A expectativa mediana para o setor externo no terceiro trimestre é de alta de 3% nas exportações e de 3,7% nas importações. Apesar de o Alfa estar em uma ponta mais otimista das projeções para o PIB do terceiro trimestre, com 0,9%, na margem, Leal diz que o cenário esperado para o período não deve diferir tanto entre as consultorias e instituições financeiras em termos dos fatores que sustentaram o crescimento.
“Talvez estejamos esperando um impacto maior da desaceleração da inflação e das medidas eleitorais.”
Para Passos, da WHG, que também espera alta de 0,9%, um terceiro trimestre mais fraco que o segundo – ainda que, pela sua projeção, a diferença não seja tão grande – “já é sinal de que a economia está perdendo um pouco de momento”, afirma. Para o quarto trimestre de 2022, a expectativa mediana a partir da projeção de 67 instituições é de uma economia estagnada. “Essa projeção de 0% tem risco de ser mais negativa, principalmente se o crédito vier mais baixo. Vemos uma dinâmica da inadimplência crescendo, novas concessões ajustadas pela inflação arrefecendo e entrando em uma trajetória que condiz com a política monetária”, diz Moraes, da Neo.
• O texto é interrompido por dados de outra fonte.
File: config.mk
export PLATFORM = sky130hd
export DESIGN_NAME = mcsp_port
export DESIGN_NICKNAME = d
export VERILOG_FILES = /design/src/rtl/mcsp_pkg.sv /design/src/rtl/mcsp_port.sv
export SDC_FILE = /design/constraint.sdc
export NUM_CORES = 1
export LEC_CHECK = 0
export BUFFER_PORTS_ARGS = -buffer_cell sky130_fd_sc_hd__buf_4
export CAP_MARGIN = 20
export CORE_MARGIN = 10
export CORE_UTILIZATION = 55
export DETAILED_ROUTE_END_ITERATION = 10
export PLACE_DENSITY = 0.84
export SLEW_MARGIN = 20
export SYNTH_ARGS = -nofsm -noshare
export SYNTH_HDL_FRONTEND = slang
export SYNTH_SLANG_ARGS = --single-unit
File: constraint.sdc
create_clock -name clk -period 3.9 [get_ports clk]
set_clock_uncertainty 0.05 [all_clocks]
set_input_delay 0.39 -clock clk [delete_from_list [all_inputs] [get_ports clk]]
set_output_delay 0.39 -clock clk [all_outputs]
set_load 0.02 [all_outputs]
File: src/rtl/mcsp_pkg.sv
// package for the modem control serial port: register map, fields, timing
// assumes a single 250 MHz clock domain and a plain strobe register port
package mcsp_pkg;
  // ------------------------------------------------------------
  // register offsets
  // ------------------------------------------------------------
  localparam logic [3:0] ADDR_CTRL = 4'h0;
  localparam logic [3:0] ADDR_TXDATA = 4'h1;
  localparam logic [3:0] ADDR_RXDATA = 4'h2;
  localparam logic [3:0] ADDR_STAT = 4'h3;
  localparam logic [3:0] ADDR_IRQ = 4'h4;
  localparam logic [3:0] ADDR_MASK = 4'h5;
  localparam logic [3:0] ADDR_DIV = 4'h6;
  // ------------------------------------------------------------
  // control fields
  // ------------------------------------------------------------
  localparam int CTRL_RTS = 0;
  localparam int CTRL_DTR = 1;
  localparam int CTRL_SYNC = 2;
  localparam int CTRL_TWOSTOP = 3;
  localparam logic [7:0] CTRL_RESET = 8'h00;
  // ------------------------------------------------------------
  // status fields: modem levels and flags
  // ------------------------------------------------------------
  localparam int ST_DCD = 0;
  localparam int ST_DSR = 1;
  localparam int ST_CTS = 2;
  localparam int ST_RI = 3;
  localparam int ST_TXBUSY = 4;
  localparam int ST_RXFULL = 5;
  localparam int ST_DTRHOLD = 6;
  // interrupt events
  localparam int EV_MODEM = 0;
  localparam int EV_TXDONE = 1;
  localparam int EV_RXDONE = 2;
  localparam int EV_FRAME = 3;
  localparam int EV_OVERRUN = 4;
  localparam int EV_WIDTH = 5;
  // ------------------------------------------------------------
  // timing: asynchronous bit time in clock cycles, 16 samples per bit
  // ------------------------------------------------------------
  localparam int OVERSAMPLE = 16;
  localparam logic [15:0] DIV_RESET = 16'h00a3; // about 95k baud x16 at 250 MHz
  localparam int DATA_BITS = 8;
  typedef struct packed {
    logic dcd;
    logic dsr;
    logic cts;
    logic ri;
  } mcsp_modem_type;
endpackage

File: src/rtl/mcsp_port.sv
// modem control serial port: async or sync framing with modem handshake
// assumes modem pins and element clocks arrive asynchronous to clk
//
// Operation
// transmit each character least significant bit first through the last data bit
// async characters carry one start bit and one or two stop bits
// the receiver expects the same order and framing the transmitter uses
// request-to-send is driven active before any transmission
// on half-duplex links the modem turns the line using request-to-send
// after raising request-to-send, send nothing until clear-to-send comes back
// start only while clear-to-send is active, and ignore it while rts is low
// data-set-ready is reported as local modem readiness only
// the receiver is idle and takes no data until carrier detect is active
// sync transmit data changes at the rising edge of the modem transmit clock
// the modem samples transmit data at the falling edge of its transmit clock
// the modem changes receive data at the rising edge of the receive clock
// sync receive data is sampled at the falling edge of the receive clock
// the port never drives a transmit clock toward the modem
// dtr drops to end a call and is not raised again until dsr has dropped
// modem levels are readable status and any change is flagged
`timescale 1ns/1ns
`default_nettype none
module mcsp_port #(
  parameter int DATA_W = mcsp_pkg::DATA_BITS
) (
  // clock and reset
  input wire logic clk,
  input wire logic rst_n,
  // register port
  input wire logic [3:0] regAddr,
  input wire logic [15:0] regWdata,
  input wire logic regWr,
  input wire logic regRd,
  output logic [15:0] regRdata,
  output logic irq,
  // modem interface
  output logic txData,
  input wire logic rxData,
  output logic rtsOut,
  output logic dtrOut,
  input wire logic ctsIn,
  input wire logic dsrIn,
  input wire logic dcdIn,
  input wire logic riIn,
  input wire logic txClkIn,
  input wire logic rxClkIn
);
  // ------------------------------------------------------------
  // pin synchronisers
  // ------------------------------------------------------------
  localparam int NSYNC = 7;
  // receive data idles high; resetting its stages low would fake a start bit
  localparam logic [NSYNC-1:0] PIN_IDLE = 7'h10;
  logic [NSYNC-1:0] pinRaw;
  logic [NSYNC-1:0] meta_q;
  logic [NSYNC-1:0] pin_q;
  logic [NSYNC-1:0] pinDly_q;
  assign pinRaw = {rxClkIn, txClkIn, rxData, riIn, ctsIn, dsrIn, dcdIn};
  // two flops per pin, then one more stage for edge detection
  always_ff @(posedge clk) begin
    if (!rst_n) begin
      meta_q <= PIN_IDLE;
      pin_q <= PIN_IDLE;
      pinDly_q <= PIN_IDLE;
    end else begin
      meta_q <= pinRaw;
      pin_q <= meta_q;
      pinDly_q <= pin_q;
    end
  end
  mcsp_pkg::mcsp_modem_type modem;
  assign modem = '{dcd: pin_q[0], dsr: pin_q[1], cts: pin_q[2], ri: pin_q[3]};
  logic rxLine;
  logic txClkRise;
  logic rxClkFall;
  assign rxLine = pin_q[4];
  assign txClkRise = pin_q[5] & ~pinDly_q[5];
  assign rxClkFall = ~pin_q[6] & pinDly_q[6];

  // ------------------------------------------------------------
  // control registers
  // ------------------------------------------------------------
  logic [7:0] ctrl_q;
  logic [15:0] div_q;
  logic [5:0] mask_q;
  logic [DATA_W-1:0] txHold_q;
  logic txPend_q;
  logic dtrHold_q;
  logic txStart;
  logic txDoneEv;
  logic syncMode;
  assign syncMode = ctrl_q[mcsp_pkg::CTRL_SYNC];
  // software control, tx pending flag cleared when the shifter takes the holding register
  always_ff @(posedge clk) begin
    if (!rst_n) begin
      ctrl_q <= mcsp_pkg::CTRL_RESET;
      div_q <= mcsp_pkg::DIV_RESET;
      mask_q <= '0;
      txHold_q <= '0;
      txPend_q <= 1'b0;
    end else begin
      if (regWr && regAddr == mcsp_pkg::ADDR_CTRL) begin
        ctrl_q <= regWdata[7:0];
      end
      if (regWr && regAddr == mcsp_pkg::ADDR_DIV) begin
        div_q <= regWdata;
      end
      if (regWr && regAddr == mcsp_pkg::ADDR_MASK) begin
        mask_q <= regWdata[5:0];
      end
      if (regWr && regAddr == mcsp_pkg::ADDR_TXDATA && !txPend_q) begin
        txHold_q <= regWdata[DATA_W-1:0];
        txPend_q <= 1'b1;
      end else if (txStart) begin
        txPend_q <= 1'b0;
      end
    end
  end

  // dtr follows software but stays low after a drop until dsr goes away
  always_ff @(posedge clk) begin
    if (!rst_n) begin
      dtrOut <= 1'b0;
      dtrHold_q <= 1'b0;
      rtsOut <= 1'b0;
    end else begin
      rtsOut <= ctrl_q[mcsp_pkg::CTRL_RTS];
      if (dtrOut && !ctrl_q[mcsp_pkg::CTRL_DTR]) begin
        dtrHold_q <= 1'b1;
      end else if (!modem.dsr) begin
        dtrHold_q <= 1'b0;
      end
      dtrOut <= ctrl_q[mcsp_pkg::CTRL_DTR] & ~(dtrHold_q & modem.dsr) & ~(dtrOut == 1'b0 &&
        dtrHold_q);
    end
  end

  // ------------------------------------------------------------
  // baud tick: one cycle enable at 16x bit rate
  // ------------------------------------------------------------
  logic [15:0] divCnt_q;
  logic tick;
  assign tick = (divCnt_q == 16'h0000);
  always_ff @(posedge clk) begin
    if (!rst_n) begin
      divCnt_q <= mcsp_pkg::DIV_RESET;
    end else if (tick) begin
      divCnt_q <= div_q;
    end else begin
      divCnt_q <= divCnt_q - 16'h0001;
    end
  end

  // ------------------------------------------------------------
  // transmitter
  // ------------------------------------------------------------
  typedef enum logic [1:0] {TX_IDLE, TX_START, TX_DATA, TX_STOP} mcsp_txst_type;
  mcsp_txst_type txSt_q;
  logic [DATA_W-1:0] txSh_q;
  logic [3:0] txBit_q;
  logic [3:0] txSub_q;
  logic txStep;
  logic clearToSend;
  // cts only counts while rts is asserted; a modem holding it alone is ignored
  assign clearToSend = modem.cts & rtsOut;
  // sync mode steps on the modem clock rising edge, async on every 16th tick
  assign txStep = syncMode ? txClkRise : (tick && txSub_q == 4'hf);
  assign txStart = txStep && txSt_q == TX_IDLE && txPend_q && clearToSend;
  assign txDoneEv = txStep && txSt_q == TX_STOP && txBit_q == 4'h0;
  always_ff @(posedge clk) begin
    if (!rst_n) begin
      txSt_q <= TX_IDLE;
      txSh_q <= '0;
      txBit_q <= '0;
      txSub_q <= '0;
      txData <= 1'b1;
    end else begin
      if (tick) begin
        txSub_q <= txSub_q + 4'h1;
      end
      if (txStep) begin
        case (txSt_q)
          TX_IDLE: begin
            txData <= 1'b1;
            if (txStart) begin
              txSh_q <= txHold_q;
              txBit_q <= 4'(DATA_W - 1);
              if (syncMode) begin
                txData <= txHold_q[0];
                txSh_q <= txHold_q >> 1;
                txSt_q <= TX_DATA;
              end else begin
                txData <= 1'b0;
                txSt_q <= TX_START;
              end
            end
          end
          TX_START: begin
            txData <= txSh_q[0];
            txSh_q <= txSh_q >> 1;
            txSt_q <= TX_DATA;
          end
          TX_DATA: begin
            if (txBit_q == 4'h0) begin
              txData <= 1'b1;
              txBit_q <= ctrl_q[mcsp_pkg::CTRL_TWOSTOP] ? 4'h1 : 4'h0;
              txSt_q <= syncMode ? TX_IDLE : TX_STOP;
            end else begin
              txData <= txSh_q[0];
              txSh_q <= txSh_q >> 1;
              txBit_q <= txBit_q - 4'h1;
            end
          end
          TX_STOP: begin
            txData <= 1'b1;
            if (txBit_q == 4'h0) begin
              txSt_q <= TX_IDLE;
            end else begin
              txBit_q <= txBit_q - 4'h1;
            end
          end
          default: txSt_q <= TX_IDLE;
        endcase
      end
    end
  end

  // ------------------------------------------------------------
  // receiver, held idle without carrier
  // ------------------------------------------------------------
  typedef enum logic [1:0] {RX_IDLE, RX_START, RX_DATA, RX_STOP} mcsp_rxst_type;
  mcsp_rxst_type rxSt_q;
  logic [DATA_W-1:0] rxSh_q;
  logic [DATA_W-1:0] rxBuf_q;
  logic [3:0] rxBit_q;
  logic [3:0] rxSub_q;
  logic rxFull_q;
  logic rxDoneEv;
  logic frameEv;
  logic rxSample;
  // async samples at mid bit; sync on modem receive clock falling edge
  assign rxSample = syncMode ? rxClkFall : (tick && rxSub_q == 4'h7);
  always_ff @(posedge clk) begin
    if (!rst_n || !modem.dcd) begin
      rxSt_q <= RX_IDLE;
      rxSh_q <= '0;
      rxBit_q <= '0;
      rxSub_q <= '0;
      rxDoneEv <= 1'b0;
      frameEv <= 1'b0;
    end else begin
      rxDoneEv <= 1'b0;
      frameEv <= 1'b0;
      if (tick) begin
        rxSub_q <= rxSub_q + 4'h1;
      end
      case (rxSt_q)
        RX_IDLE: begin
          rxBit_q <= 4'(DATA_W - 1);
          if (syncMode) begin
            rxSt_q <= RX_DATA;
          end else if (!rxLine) begin
            rxSub_q <= '0; // align to falling start edge
            rxSt_q <= RX_START;
          end
        end
        RX_START: begin
          if (rxSample) begin
            rxSt_q <= rxLine ? RX_IDLE : RX_DATA; // glitch rejected
          end
        end
        RX_DATA: begin
          if (rxSample) begin
            rxSh_q <= {rxLine, rxSh_q[DATA_W-1:1]};
            if (rxBit_q == 4'h0) begin
              rxBit_q <= 4'(DATA_W - 1);
              if (syncMode) begin
                rxDoneEv <= 1'b1;
              end else begin
                rxSt_q <= RX_STOP;
              end
            end else begin
              rxBit_q <= rxBit_q - 4'h1;
            end
          end
        end
        RX_STOP: begin
          if (rxSample) begin
            rxDoneEv <= 1'b1;
            frameEv <= ~rxLine;
            rxSt_q <= RX_IDLE;
          end
        end
        default: rxSt_q <= RX_IDLE;
      endcase
    end
  end

  // receive buffer; a read of the data register empties it
  logic overEv;
  assign overEv = rxDoneEv & rxFull_q;
  always_ff @(posedge clk) begin
    if (!rst_n) begin
      rxBuf_q <= '0;
      rxFull_q <= 1'b0;
    end else if (rxDoneEv) begin
      rxBuf_q <= rxSh_q; // new character wins over a read
      rxFull_q <= 1'b1;
    end else if (regRd && regAddr == mcsp_pkg::ADDR_RXDATA) begin
      rxFull_q <= 1'b0;
    end
  end

  // ------------------------------------------------------------
  // interrupt status: set wins over write-one-to-clear
  // ------------------------------------------------------------
  logic [5:0] irqSt_q;
  logic [5:0] events;
  logic modemChange;
  assign modemChange = |(pin_q[3:0] ^ pinDly_q[3:0]);
  assign events = {1'b0, overEv, frameEv, rxDoneEv, txDoneEv, modemChange};
  always_ff @(posedge clk) begin
    if (!rst_n) begin
      irqSt_q <= '0;
      irq <= 1'b0;
    end else begin
      if (regWr && regAddr == mcsp_pkg::ADDR_IRQ) begin
        irqSt_q <= (irqSt_q & ~regWdata[5:0]) | events;
      end else begin
        irqSt_q <= irqSt_q | events;
      end
      irq <= |(irqSt_q & mask_q);
    end
  end

  // ------------------------------------------------------------
  // read port, data valid the cycle after the strobe
  // ------------------------------------------------------------
  always_ff @(posedge clk) begin
    if (!rst_n) begin
      regRdata <= '0;
    end else if (regRd) begin
      case (regAddr)
        mcsp_pkg::ADDR_CTRL: regRdata <= {8'h00, ctrl_q};
        mcsp_pkg::ADDR_RXDATA: regRdata <= 16'(rxBuf_q);
        // dsr bit is local modem readiness, nothing about the far end
        mcsp_pkg::ADDR_STAT: regRdata <= {9'h000, dtrHold_q, rxFull_q,
          txSt_q != TX_IDLE || txPend_q, modem.ri, modem.cts, modem.dsr, modem.dcd};
        mcsp_pkg::ADDR_IRQ: regRdata <= {10'h000, irqSt_q};
        mcsp_pkg::ADDR_MASK: regRdata <= {10'h000, mask_q};
        mcsp_pkg::ADDR_DIV: regRdata <= div_q;
        default: regRdata <= 16'h0000;
      endcase
    end else begin
      regRdata <= 16'h0000;
    end
  end
endmodule
`default_nettype wire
Para o Alfa, que espera recuo de 0,5%, ante os três meses anteriores, o período deve ser afetado por um mercado de trabalho mais desacelerado ao mesmo tempo em que o impacto dos juros, que ficou um pouco escamoteado no terceiro trimestre pelas medidas de estímulo do governo, deve ficar mais claro, diz Leal. Os investimentos também devem sentir com mais força a alta de juros, afirma Salles, do C6, que projeta queda de 0,3% para o PIB do quarto trimestre, na margem. Há, porém, algumas incógnitas. Entre elas, o efeito ainda a ser verificado da sucessão atípica de Copa do Mundo, Black Friday e Natal. “Não sabemos o impacto desse conjunto de datas, algo que nossos modelos não alcançam”, diz Leal. Passos diz não ver, com as informações disponíveis até o momento, um PIB negativo no quarto trimestre – ele projeta 0,3%. “Principalmente se o setor de serviços vier muito bem no terceiro trimestre, o que gera um carrego [herança estatística] positivo”, afirma.
Para o PIB deste ano, a projeção mediana de 83 casas é de alta de 2,8%, desacelerando para 0,7% em 2023.